What Causes Acromegaly? Understanding the Root of Excessive Growth Hormone in Adults

Acromegaly is a rare but serious hormonal disorder that primarily affects adults after their growth plates have closed. Unlike gigantism, which occurs in children before bone fusion, acromegaly develops when the body produces too much growth hormone (GH) during adulthood. This overproduction leads to abnormal physical changes, including enlarged hands and feet, facial distortion, and internal organ enlargement.

Primary Cause: Pituitary Tumors

The most common cause of acromegaly is a benign tumor in the pituitary gland, known as a pituitary adenoma. These non-cancerous growths develop in the anterior part of the pituitary and secrete excessive amounts of growth hormone. Over 95% of acromegaly cases are linked to such tumors, which gradually increase GH levels and stimulate the liver to produce insulin-like growth factor 1 (IGF-1), amplifying tissue growth throughout the body.

How Pituitary Adenomas Trigger Symptoms

As the tumor grows, it not only disrupts hormonal balance but may also press on surrounding brain structures, leading to headaches, vision problems, or even partial blindness. The elevated GH levels cause noticeable physical transformations—patients often develop a protruding jaw (prognathism), widely spaced teeth, thickened skin, and deepened voice due to vocal cord enlargement. These facial changes occur slowly, sometimes over years, making early diagnosis challenging.

Less Common Causes and Risk Factors

In rare instances, acromegaly can result from tumors outside the pituitary gland, such as those in the pancreas, lungs, or adrenal glands. These neoplasms may produce growth hormone-releasing hormone (GHRH), which in turn stimulates the pituitary to overproduce GH. While genetic factors are not typically involved, certain inherited syndromes like multiple endocrine neoplasia type 1 (MEN1) can increase susceptibility.

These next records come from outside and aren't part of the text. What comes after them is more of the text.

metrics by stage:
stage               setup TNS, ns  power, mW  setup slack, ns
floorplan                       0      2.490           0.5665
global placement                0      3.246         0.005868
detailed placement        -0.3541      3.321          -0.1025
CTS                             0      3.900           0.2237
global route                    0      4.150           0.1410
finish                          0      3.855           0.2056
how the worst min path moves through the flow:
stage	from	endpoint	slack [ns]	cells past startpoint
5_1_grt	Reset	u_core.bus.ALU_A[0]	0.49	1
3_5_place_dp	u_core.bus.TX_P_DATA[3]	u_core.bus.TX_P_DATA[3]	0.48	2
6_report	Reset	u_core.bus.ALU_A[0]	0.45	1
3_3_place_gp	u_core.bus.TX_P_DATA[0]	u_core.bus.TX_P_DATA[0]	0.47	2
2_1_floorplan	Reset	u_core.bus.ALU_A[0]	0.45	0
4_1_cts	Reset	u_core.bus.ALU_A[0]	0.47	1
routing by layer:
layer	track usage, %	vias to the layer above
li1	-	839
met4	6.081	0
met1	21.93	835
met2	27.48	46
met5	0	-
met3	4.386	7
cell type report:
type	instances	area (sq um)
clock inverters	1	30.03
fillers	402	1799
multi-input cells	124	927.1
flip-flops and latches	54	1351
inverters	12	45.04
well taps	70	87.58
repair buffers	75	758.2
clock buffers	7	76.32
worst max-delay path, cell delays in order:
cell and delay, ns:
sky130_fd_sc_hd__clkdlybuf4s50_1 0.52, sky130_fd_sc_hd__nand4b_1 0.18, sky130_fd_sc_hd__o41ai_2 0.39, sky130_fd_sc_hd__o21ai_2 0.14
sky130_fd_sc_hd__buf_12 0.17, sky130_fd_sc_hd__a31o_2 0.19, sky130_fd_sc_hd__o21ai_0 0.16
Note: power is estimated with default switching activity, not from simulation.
$ cat src/flat_wrapper.sv
// flat-port wrapper written by rule: the top's interface ports become plain ports
module nibble_tx_flat 
#(
  parameter int NIBBLES = 8,
  parameter int TIMEOUT = 255
)
  (clk, rst_n, bus_in_valid, bus_in_data, bus_tx_ack, bus_in_ready, bus_tx_send, bus_tx_nib, bus_busy, bus_done, bus_timeout_err);
  nibble_tx_if #(.NIBBLES(NIBBLES)) bus_i ();
  input  logic clk;
  input  logic rst_n;
  input wire logic [$bits(bus_i.in_valid)-1:0] bus_in_valid;
  input wire logic [$bits(bus_i.in_data)-1:0] bus_in_data;
  input wire logic [$bits(bus_i.tx_ack)-1:0] bus_tx_ack;
  output wire logic [$bits(bus_i.in_ready)-1:0] bus_in_ready;
  output wire logic [$bits(bus_i.tx_send)-1:0] bus_tx_send;
  output wire logic [$bits(bus_i.tx_nib)-1:0] bus_tx_nib;
  output wire logic [$bits(bus_i.busy)-1:0] bus_busy;
  output wire logic [$bits(bus_i.done)-1:0] bus_done;
  output wire logic [$bits(bus_i.timeout_err)-1:0] bus_timeout_err;
  assign bus_i.in_valid = bus_in_valid;
  assign bus_i.in_data = bus_in_data;
  assign bus_i.tx_ack = bus_tx_ack;
  assign bus_in_ready = bus_i.in_ready;
  assign bus_tx_send = bus_i.tx_send;
  assign bus_tx_nib = bus_i.tx_nib;
  assign bus_busy = bus_i.busy;
  assign bus_done = bus_i.done;
  assign bus_timeout_err = bus_i.timeout_err;
  nibble_tx #(.NIBBLES(NIBBLES), .TIMEOUT(TIMEOUT)) u_core (.clk(clk), .rst_n(rst_n), .bus(bus_i));
endmodule
`config.mk`:
```
export PLATFORM = sky130hd
export DESIGN_NAME = aes_enc_round_sequencer
export DESIGN_NICKNAME = d
export VERILOG_FILES = /design/src/rtl/aes_enc_pkg.sv /design/src/rtl/aes_enc_round_sequencer.sv
export SDC_FILE = /design/constraint.sdc
export NUM_CORES = 1
export LEC_CHECK = 0
export CAP_MARGIN = 30
export CELL_PAD_IN_SITES_DETAIL_PLACEMENT = 0
export CELL_PAD_IN_SITES_GLOBAL_PLACEMENT = 1
export CORE_AREA = 2 2 254 256
export CTS_CLUSTER_DIAMETER = 30
export DETAILED_ROUTE_END_ITERATION = 8
export DIE_AREA = 0 0 256 258
export GPL_ROUTABILITY_DRIVEN = 0
export PLACE_DENSITY_LB_ADDON = 0.1
export SLEW_MARGIN = 20
export SYNTH_ARGS = -nofsm -noshare
export SYNTH_HDL_FRONTEND = slang
export SYNTH_SLANG_ARGS = --single-unit
```
`constraint.sdc`:
```
create_clock -name Clk -period 3.5 [get_ports Clk]
set_input_delay 0.875 -clock Clk [delete_from_list [all_inputs] [get_ports Clk]]
set_output_delay 0.875 -clock Clk [all_outputs]
set_load 0.01 [all_outputs]
```
`src/rtl/aes_enc_pkg.sv`:
```
// Shared types and constants for the AES-128 encryption round sequencer.
//   NR_AES128 : number of AES-128 rounds (round keys 0..NR_AES128)
//   BLOCK_W   : block / round-key width in bits
//   round_t   : round / key index, wide enough for 0..NR_AES128
//   seq_state_e : sequencer FSM states
package aes_enc_pkg;

  localparam int unsigned NR_AES128 = 10;
  localparam int unsigned BLOCK_W   = 128;

  typedef logic [3:0] round_t;

  typedef enum logic [2:0] {
    StIdle,
    StKey,
    StRtStart,
    StRtWait,
    StDone
  } seq_state_e;

endpackage

```
`src/rtl/aes_enc_round_sequencer.sv`:
```
// Sequences one AES-128 block through the encryption key schedule: initial AddRoundKey on the
// plaintext, then for rounds 1..NR an external round transform followed by AddRoundKey.
// Ports:
//   Clk, Rst            clock; synchronous active-low reset
//   In_Valid/In_Ready   plaintext handshake, Plaintext block
//   Key_Req/Key_Idx     round-key request (held until Key_Valid), Round_Key returned
//   Rt_Start/Rt_Last    one-cycle start pulse to the round transform; Rt_Last = final round
//   Rt_Out              state sent to the transform, Rt_Done/Rt_In its result
//   Out_Valid/Out_Ready ciphertext handshake, Ciphertext block
module aes_enc_round_sequencer
  import aes_enc_pkg::*;
#(
  parameter int unsigned NR = NR_AES128,
  parameter int unsigned W  = BLOCK_W
) (
  input  logic         Clk,
  input  logic         Rst,
  input  logic         In_Valid,
  output logic         In_Ready,
  input  logic [W-1:0] Plaintext,
  output logic         Key_Req,
  output logic [3:0]   Key_Idx,
  input  logic         Key_Valid,
  input  logic [W-1:0] Round_Key,
  output logic         Rt_Start,
  output logic         Rt_Last,
  output logic [W-1:0] Rt_Out,
  input  logic         Rt_Done,
  input  logic [W-1:0] Rt_In,
  output logic         Out_Valid,
  input  logic         Out_Ready,
  output logic [W-1:0] Ciphertext
);

  localparam round_t LastRound = round_t'(NR);

  seq_state_e   fsm_q, fsm_d;
  round_t       round_q, round_d;
  logic [W-1:0] state_q, state_d;

  always_ff @(posedge Clk) begin
    if (!Rst) begin
      fsm_q   <= StIdle;
      round_q <= '0;
      state_q <= '0;
    end else begin
      fsm_q   <= fsm_d;
      round_q <= round_d;
      state_q <= state_d;
    end
  end

  always_comb begin
    fsm_d   = fsm_q;
    round_d = round_q;
    state_d = state_q;
    unique case (fsm_q)
      StIdle: begin
        if (In_Valid) begin
          state_d = Plaintext;
          round_d = '0;
          fsm_d   = StKey;
        end
      end
      StKey: begin
        if (Key_Valid) begin
          state_d = state_q ^ Round_Key;
          // The key for round NR closes the block; no transform follows it.
          if (round_q == LastRound) begin
            fsm_d = StDone;
          end else begin
            round_d = round_q + round_t'(1);
            fsm_d   = StRtStart;
          end
        end
      end
      StRtStart: begin
        fsm_d = StRtWait;
      end
      StRtWait: begin
        if (Rt_Done) begin
          state_d = Rt_In;
          fsm_d   = StKey;
        end
      end
      StDone: begin
        if (Out_Ready) begin
          fsm_d = StIdle;
        end
      end
      default: begin
        fsm_d = StIdle;
      end
    endcase
  end

  assign In_Ready   = (fsm_q == StIdle);
  assign Key_Req    = (fsm_q == StKey);
  assign Key_Idx    = round_q;
  assign Rt_Start   = (fsm_q == StRtStart);
  // round_q was already advanced on leaving StKey, so it names the round being transformed.
  assign Rt_Last    = (fsm_q == StRtStart) && (round_q == LastRound);
  assign Rt_Out     = state_q;
  assign Out_Valid  = (fsm_q == StDone);
  assign Ciphertext = state_q;

endmodule

```
# Yosys cells after proc, flatten, opt, wreduce, memory -nomap -nowiden
# Index checks and enable logic that the tools add are counted.
# classes
bitwise_logic	1
addsub	1
reduce_logical	7
n_mux	14
eq_ne	10
# ops
op	n
2-to-1 mux 128 bit	3
one-hot mux 128 bit (3 select lines)	1
XOR 128 bit	1
2-to-1 mux 3 bit	5
one-hot mux 3 bit (5 select lines)	1
2-to-1 mux 4 bit	3
AND reduction 4 bit	3
one-hot mux 4 bit (2 select lines)	1
equality test 3 x 2 -> 1 bit (second input constant)	2
!= test 2 bit (second input constant)	3
adder 4 x 1 -> 4 bit (second input constant)	1
equality test 4 bit (second input constant)	1
!= test 2 x 1 -> 1 bit (second input constant)	2
equality test 3 x 1 -> 1 bit (second input constant)	1
equality test 3 bit (second input constant)	1
zero test 3 bit	1
nonzero test 3 bit	1
nonzero test 2 bit	1
logical AND 1 bit	1
# totals
inputBits	390
regBits	135

# Longest topological paths before layout
# Gate-level depths: netlist (run 1).
# depth
depth_word	4
depth_mapped	9
mapped_depth_nobuf	6

# Worst setup path after synthesis (run 1)
# Ideal clock, no wire load.
# synth_timing
path_type	register -> output
from	register fsm_q[1]
to	output port Rt_Last
path_buffers	3
setup_slack_ns	1.103
stages_incl_launch_ff	5
arrival_ns	1.522
cell_sequence	dfxtp_1 -> buf_2 -> clkbuf_1 -> clkbuf_1 -> nor4b_1
# synth_between
elab_chain_cells	2
# synth_lines
item	line	rtl
start: declaration	aes_enc_round_sequencer.sv:37	seq_state_e fsm_q, fsm_d;
start signal: assignment	aes_enc_round_sequencer.sv:43	fsm_q <= StIdle;
start signal: assignment	aes_enc_round_sequencer.sv:47	fsm_q <= fsm_d;
equality test 3 x 2 -> 1 bit	aes_enc_round_sequencer.sv:102	assign Rt_Last = (fsm_q == StRtStart) && (round_q == LastRound);
logical AND 1 bit	aes_enc_round_sequencer.sv:102	
end: declaration	aes_enc_round_sequencer.sv:26	output logic Rt_Last,
# Every way passes these cells.

# Worst setup path in the final report (run 1)
# layout_timing
from	register round_q[1], in the netlist Key_Idx[1]
to	output port Rt_Last
# layout_between
elab_chain_cells	2
# layout_lines
item	line	rtl
start: declaration	aes_enc_round_sequencer.sv:38	round_t round_q, round_d;
start signal: assignment	aes_enc_round_sequencer.sv:48	round_q <= round_d;
equality test 4 bit	aes_enc_round_sequencer.sv:102	
logical AND 1 bit	aes_enc_round_sequencer.sv:102	
# Every way passes these cells.

==> results.md, run 1 <==
* Antenna viol nets, final at 0
* # clock sinks at 135
* Synth area leader: dfxtp_1
* DR pass1 iterations at 5
* Num CTS Buffers at 17
* Port Buffers at 654
* Max-cap violation count at 0
* FP Rows at 93
* PwrDens at 373.3 mW/mm^2
* Final Hold Fails at 0
* Final core occ at 0.2600
* Final WL at 56.11 mm
* Max_slew headroom at 0.4270
* Vias at 11415
* Die area at 0.06605 mm^2
* Hold crit path type: reg2reg
* Crit Reg-Reg Endpoint: Ciphertext[20]$_SDFFE_PN0P_
* Outcome: finished clean
* # setup viols final at 0
* Worst-Margin Slew at roughly 860 ps
* IO Count at around 660
* Initial antenna violation count at 16
* H-tree levels at 4
* Worst VDD drop at 0.3753 mV
* Clock root buffer: clkbuf_16
* Clk Latency, worst-skew pair at ~480 ps
* Area Overhead vs Synth at 73.09%
* Warnings, synthesis at 0
* Setup Skew at 13.09 ps
* Syn Nets at 1716
* Slew Limit Fails at 0
* Unrepaired setup endpoints after global routing: false
* Hold path depth at 2
* Tmin final at between 3000 and 4000 ps
* Fmax at 0.3163 GHz
* Worst Setup End Kind: output port
* Share of layout cells above drive strength 1 at 0.04749
* LEAKAGE at 5.486 nW
* Cells after Synth at 1324
* Post-route clock period utilization at 0.9032
* Vias per inst at between 4 and 5
* DRC errors left at 0
* Worst r2r src: fsm_q[0]$_SDFFE_PN0P_
* GRT Overall Usage at 0.1639
* Length in cells of the worst reg-to-reg path at 6
* Mean Syn Cell Area at 7.221 um^2
* Sequential area share after synthesis at 0.2827
* CTS clock-pin slew for the worst setup and hold paths at roughly 70 ps
* Worst EP required at 2620 ps
* Mapped Area at 0.009560 mm^2
* Grt total ovfl at 0
* Arrival time at the worst endpoint at 2290 ps
* Area fraction of the dominant cell type after synthesis at 0.2827
* Max Fanout on Critical Path at 5
* Initial drt markers at 508
* Clock tree buffer depth at 2
* Worst hold endpoint: Ciphertext[85]$_SDFFE_PN0P_
* First-pass GRT wire length at 79.95 mm
* Top cells by area, synth: dfxtp_1 28%, buf_4 11%, nand3b_1 10%
* Setup Total Neg Slack at 0 ps
* Total Power at 6.177 mW
* Crit path kind: reg2out
* R2R setup slack at 1180 ps
* Filler cells at 6909
* Critical path startpoint category: flop
* #FFs+latches synth at between 100 and 150
* Synth unique cells at 38
* Largest net degree at the start of global routing at 130
* Die Ht at 258 um
* # nets final at 2169
* Starting Density at 0.1502
* TritonCTS clock tree: yes
* Wire per inst at 21.15 um
* Die width at 256 um
* Vias in the first global route at about 12000
* Core area at roughly 0.064 mm^2
* DPL Wire Length at 39.78 mm
* Hold Crit Start: Ciphertext[85]$_SDFFE_PN0P_
## cells by family after synthesis
logic type	share of synthesized area
and+or+nand+nor	0.2856
AOI/OAI and AO/OA	0.2641
adders and majority gates	0.002617
buffers and inverters	0.1650
DFF	0.2827
## repair_timing
item | CTS | global route
buffers inserted | 0 | 0
hold buffers | 0 | 0
resized for setup | 0 | 1
endpoints found under the setup margin | 0 | 1
## cell usage in the layout, fill, tap and decap left out, types with 2 or more instances in the layout
cell type / n
nor4_1: 2
nor3_1: 3
clkinvlp_4: 3
clkdlybuf4s50_1: 654
a31o_1: 109
nor2b_1: 3
diode_2: 8
bufinv_16: 2
nand4_1: 2
nor2_1: 131
clkinv_2: 6
nand3_1: 129
a21boi_0: 12
a21oi_1: 118
buf_4: 16
inv_4: 2
clkbuf_16: 17
dfxtp_1: 134
ha_1: 2
and2_1: 2
a31o_2: 19
nand2_1: 133
nand3b_1: 129
inv_1: 3
buf_12: 9
o21ai_0: 131
## worst max path at each step
stage                            startpoint                          end  slack [ps]  depth (start not counted)
floorplan             fsm_q[1]$_SDFFE_PN0P_                      Rt_Last        1100                          4
CTS                 Key_Idx[0]$_SDFFE_PN0P_                      Rt_Last         100                          5
finish              Key_Idx[1]$_SDFFE_PN0P_                      Rt_Last         340                          4
global placement                  Key_Valid   Ciphertext[6]$_SDFFE_PN0P_         650                          7
global route        Key_Idx[0]$_SDFFE_PN0P_                      Rt_Last         170                          5
detailed placement                Key_Valid  Ciphertext[20]$_SDFFE_PN0P_         610                          7
## synthesized netlist by cell type
library cell	instances
nand2b_1	1
buf_2	21
o22ai_1	1
buf_6	13
nor3b_1	1
o311ai_2	1
and2_1	2
or2_2	1
buf_8	1
dfxtp_1	135
nor2b_1	3
inv_1	4
o32ai_1	1
a31o_2	19
nand3b_1	129
a21boi_0	12
a311o_1	1
nor4_1	2
clkbuf_1	74
o21a_1	1
and4_1	1
o21ai_0	131
nand4_1	2
a21oi_1	118
a21bo_2	1
and2b_1	1
or3b_1	1
buf_1	2
nand3_1	129
a31o_1	109
nor2_1	131
clkinv_2	1
ha_1	2
o311ai_0	1
nor3_1	3
nor4b_1	1
buf_4	134
nand2_1	133
## registers in the layout (all words and copies together), names as in the netlist
signal / cells
fsm_q: 3
Ciphertext: 128
Key_Idx: 4
## metrics by stage
step / worst slack (ps) / hold slack (ps) / area [um^2] / instances
final: 338.7 / 505.4 / 16550 / 2653
after global routing: 173.6 / 532.9 / 16550 / 2652
after CTS: 104.8 / 510.4 / 16520 / 2645
after detailed placement: 614.8 / 499.2 / 15950 / 2613
after global placement: 651.9 / 489.0 / 15950 / 2613
after floorplan: 1103 / 505.7 / 9560 / 1324
## critical path: stages, from the launching register on
cell and delay [ps]:
dfxtp_1 430, ha_1 190, nand3b_1 140, nor4b_2 370, clkdlybuf4s50_1 670
## where the power goes
group	leakage [nW]	internal [mW]	switching, mW
clock	0.279	1.06	0.850
sequential	1.11	1.70	0.216
combinational	4.10	1.30	1.04
total	5.49	4.07	2.11
## layout make-up
cell class / count / area (um^2) / area share
Tap cell: 855 / 1070 / 0.06465
Inverter: 5 / 23.77 / 0.001437
Multi-Input combinational cell: 939 / 5309 / 0.3208
Antenna cell: 8 / 20.02 / 0.001210
Timing Repair Buffer: 679 / 6847 / 0.4137
Clock buffer: 19 / 442.9 / 0.02677
Sequential cell: 135 / 2706 / 0.1635
Clock inverter: 13 / 130.1 / 0.007863
## routing by layer
metal	wire, um	track usage	vias to the layer above
met5	107	0	-
met4	584	0.04711	16
met3	4185	0.05585	39
met2	28830	0.2920	414
met1	22400	0.1849	5460
li1	-	-	5486
Power figures use the tool's default switching activity.
==> inputs of run 2 (changes only) <==
--- a/config.mk
+++ b/config.mk
@@ -14,6 +14,7 @@
 export DIE_AREA = 0 0 256 258
 export GPL_ROUTABILITY_DRIVEN = 0
 export PLACE_DENSITY_LB_ADDON = 0.1
+export SETUP_SLACK_MARGIN = 0.3
 export SLEW_MARGIN = 20
 export SYNTH_ARGS = -nofsm -noshare
 export SYNTH_HDL_FRONTEND = slang
==> results.md, run 2 (same netlist as run 1, synthesis figures left out) <==
* TritonCTS clock tree: yes
* DR pass1 iterations at 5 (unchanged)
* Max reg flops at 128 (unchanged)
* Largest net degree at the start of global routing at 130 (unchanged)
* Clock tree buffer depth at 2 (unchanged)
* Die area at 0.06605 mm^2 (unchanged)
* Wire per inst at 21.20 um (+0.23%)
* Setup Skew at 11.31 ps (-1.785 ps)
* Vias per inst at 4.309 (+0.16%)
* Worst-Margin Slew at 865.1 ps (+5.627 ps)
* Setup Total Neg Slack at 0 ps (unchanged)
* Crit path buf inv count at 2 (+1)
* First-pass GRT wire length at 79.95 mm (unchanged)
* Post-route clock period utilization at 0.8715 (-0.03173)
* Vias at 11433 (+0.16%)
* Die Ht at 258 um (unchanged)
* Worst hold endpoint: Ciphertext[85]$_SDFFE_PN0P_
* Max Fanout on Critical Path at 10 (+5)
* Share of layout cells above drive strength 1 at 0.04749 (unchanged)
* R2R setup slack at 1170 ps (about the same)
* Worst Setup End Kind: output port
* Fmax at 0.3278 GHz (+3.6%)
* Clk Latency, worst-skew pair at 480 ps (about the same)
* Sw frac at 0.3415 (about the same)
* Initial drt markers at 522 (+2.8%)
* IO Count at 655 (unchanged)
* Area Overhead vs Synth at 73.08% (about the same)
* # setup viols final at 0 (unchanged)
* Grt total ovfl at 0 (unchanged)
* GRT Overall Usage at 0.1639 (about the same)
* Initial antenna violation count at 16 (unchanged)
* Num CTS Buffers at 17 (unchanged)
* Most frequent cells in the layout: 653 x clkdlybuf4s50_1, 134 x dfxtp_1, 133 x nand2_1
* Tmin final at 3050 ps (-111.1 ps)
* Core area at 0.06365 mm^2 (unchanged)
* Comb power frac at 0.381 (about the same)
* Port Buffers at 654 (unchanged)
* Commonest non-fill, non-tap cell in the layout: clkdlybuf4s50_1
* Hold Crit Start: Ciphertext[85]$_SDFFE_PN0P_
* Sequential Power Share at 0.311 (about the same)
* Largest stage delay, worst path at 640 ps (-30 ps)
* Critical path startpoint category: flop
* # nets final at 2169 (unchanged)
* Final WL at 56.24 mm (+0.23%)
* Final Hold Fails at 0 (unchanged)
* CP max stage cell: clkdlybuf4s50_1
* Cell family with most CP delay: buffers and inverters
* Max-cap violation count at 0 (unchanged)
* Clk pwr share at 0.308 (about the same)
* DRC errors left at 0 (unchanged)
* # clock sinks at 135 (unchanged)
* CTS clock-pin slew for the worst setup and hold paths at 70 ps (about the same)
* H-tree levels at 4 (unchanged)
* Outcome: finished clean
* Int Power at 4.067 mW (about the same)
* Worst VDD drop at 0.3735 mV (-0.49%)
* FP Rows at 93 (unchanged)
* Final core occ at 0.2600 (about the same)
* Die width at 256 um (unchanged)
* Starting Density at 0.1502 (unchanged)
* Unrepaired setup endpoints after global routing: false
* Crit Reg-Reg Endpoint: Ciphertext[97]$_SDFFE_PN0P_
* LEAKAGE at 5.491 nW (about the same)
* Vias in the first global route at 11620 (-0.13%)
* Hold path depth at 2 (unchanged)
* Hold crit path type: reg2reg
* Slew Limit Fails at 0 (unchanged)
* PwrDens at 373.2 mW/mm^2 (about the same)
* Max_slew headroom at 0.4232 (-0.003751)
* Length in cells of the worst reg-to-reg path at 6 (unchanged)
* Antenna viol nets, final at 0 (unchanged)
* Net switching power at 2.109 mW (about the same)
* DPL Wire Length at 39.78 mm (unchanged)
* Worst EP required at 2620 ps (about the same)
* Crit path kind: reg2out
* Arrival time at the worst endpoint at 2180 ps (-110 ps)
* Clock root buffer: clkbuf_16
* Total Power at 6.176 mW (about the same)
* Worst r2r src: fsm_q[0]$_SDFFE_PN0P_
* Worst hold slack at 505.4 ps (unchanged)
* CP Cell Sequence: or3b_4 -> inv_4 -> clkdlybuf4s50_1
-- run 2: changes by cell type in the layout (fill, tap and decap cells not counted) --
| cell | change |
|---|---|
| clkdlybuf4s50_1 | -1 |
| dlygate4sd2_1 | +1 |
-- run 2: cell type report --
cell class | count | area, um^2
well taps | 855 | 1070
clock buffers | 19 | 442.9
clock inverters | 13 | 130.1
inverters | 5 | 23.77
flip-flops and latches | 135 | 2706
multi-input cells | 939 | 5309
fillers | 6910 | 47100
repair buffers | 679 | 6845
diodes | 8 | 20.02
-- run 2: stage by stage --
step	cells	worst slack (ps)	cell area, um^2
final	2653	449.8	16550
after global routing	2652	325.1	16540
after CTS	2645	357.6	16530
after detailed placement	2613	614.8	15950
after global placement	2613	651.9	15950
after floorplan	1324	1103	9560
-- run 2: power groups by stage --
stage | registers, mW | logic (mW) | clock network (mW)
2_1_floorplan | 1.93 | 1.13 | 0
3_3_place_gp | 1.96 | 2.38 | 0
3_5_place_dp | 1.96 | 2.39 | 0
4_1_cts | 1.93 | 2.40 | 2.02
5_1_grt | 1.95 | 2.53 | 2.05
6_report | 1.92 | 2.35 | 1.90
-- run 2: worst min-delay path: stages, from the launching register on --
cell,delay (ps)
dfxtp_1,330
o21ai_0,70
a21oi_1,60
-- run 2: how the worst max path moves through the flow --
stage / start / end / slack, ps / cells past startpoint
CTS: fsm_q[0]$_SDFFE_PN0P_ / Key_Req / 360 / 3
detailed placement: Key_Valid / Ciphertext[20]$_SDFFE_PN0P_ / 610 / 7
finish: fsm_q[0]$_SDFFE_PN0P_ / Key_Req / 450 / 3
global route: fsm_q[1]$_SDFFE_PN0P_ / In_Ready / 330 / 3
floorplan: fsm_q[1]$_SDFFE_PN0P_ / Rt_Last / 1100 / 4
global placement: Key_Valid / Ciphertext[6]$_SDFFE_PN0P_ / 650 / 7
-- run 2: layer usage --
metal	part of all wire	global-route usage	wire, um
met5	0.0019	0	107
met4	0.011	0.04711	596
met3	0.075	0.05585	4202
met2	0.51	0.2914	28770
met1	0.40	0.1854	22570
-- run 2: timing repair --
item                                    CTS  global route
endpoints found under the hold margin     0             0
hold buffers                              0             0
endpoints found under the setup margin    1             0
setup buffers                             0             0
gates resized for setup                   2             0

Treatment Options and Long-Term Outlook

Early detection is crucial for effective management. Treatment usually begins with surgical removal of the pituitary tumor, especially if it's accessible via transsphenoidal surgery. For patients who aren't surgical candidates, radiation therapy and medications such as somatostatin analogs or GH receptor antagonists offer alternative control methods. With proper treatment, many symptoms can be reversed or stabilized, significantly improving quality of life.

Left untreated, acromegaly increases the risk of diabetes, hypertension, cardiovascular disease, and colon polyps. Therefore, ongoing monitoring and multidisciplinary care involving endocrinologists, neurosurgeons, and radiologists are essential for long-term success. Awareness of subtle physical changes can lead to earlier diagnosis and better outcomes.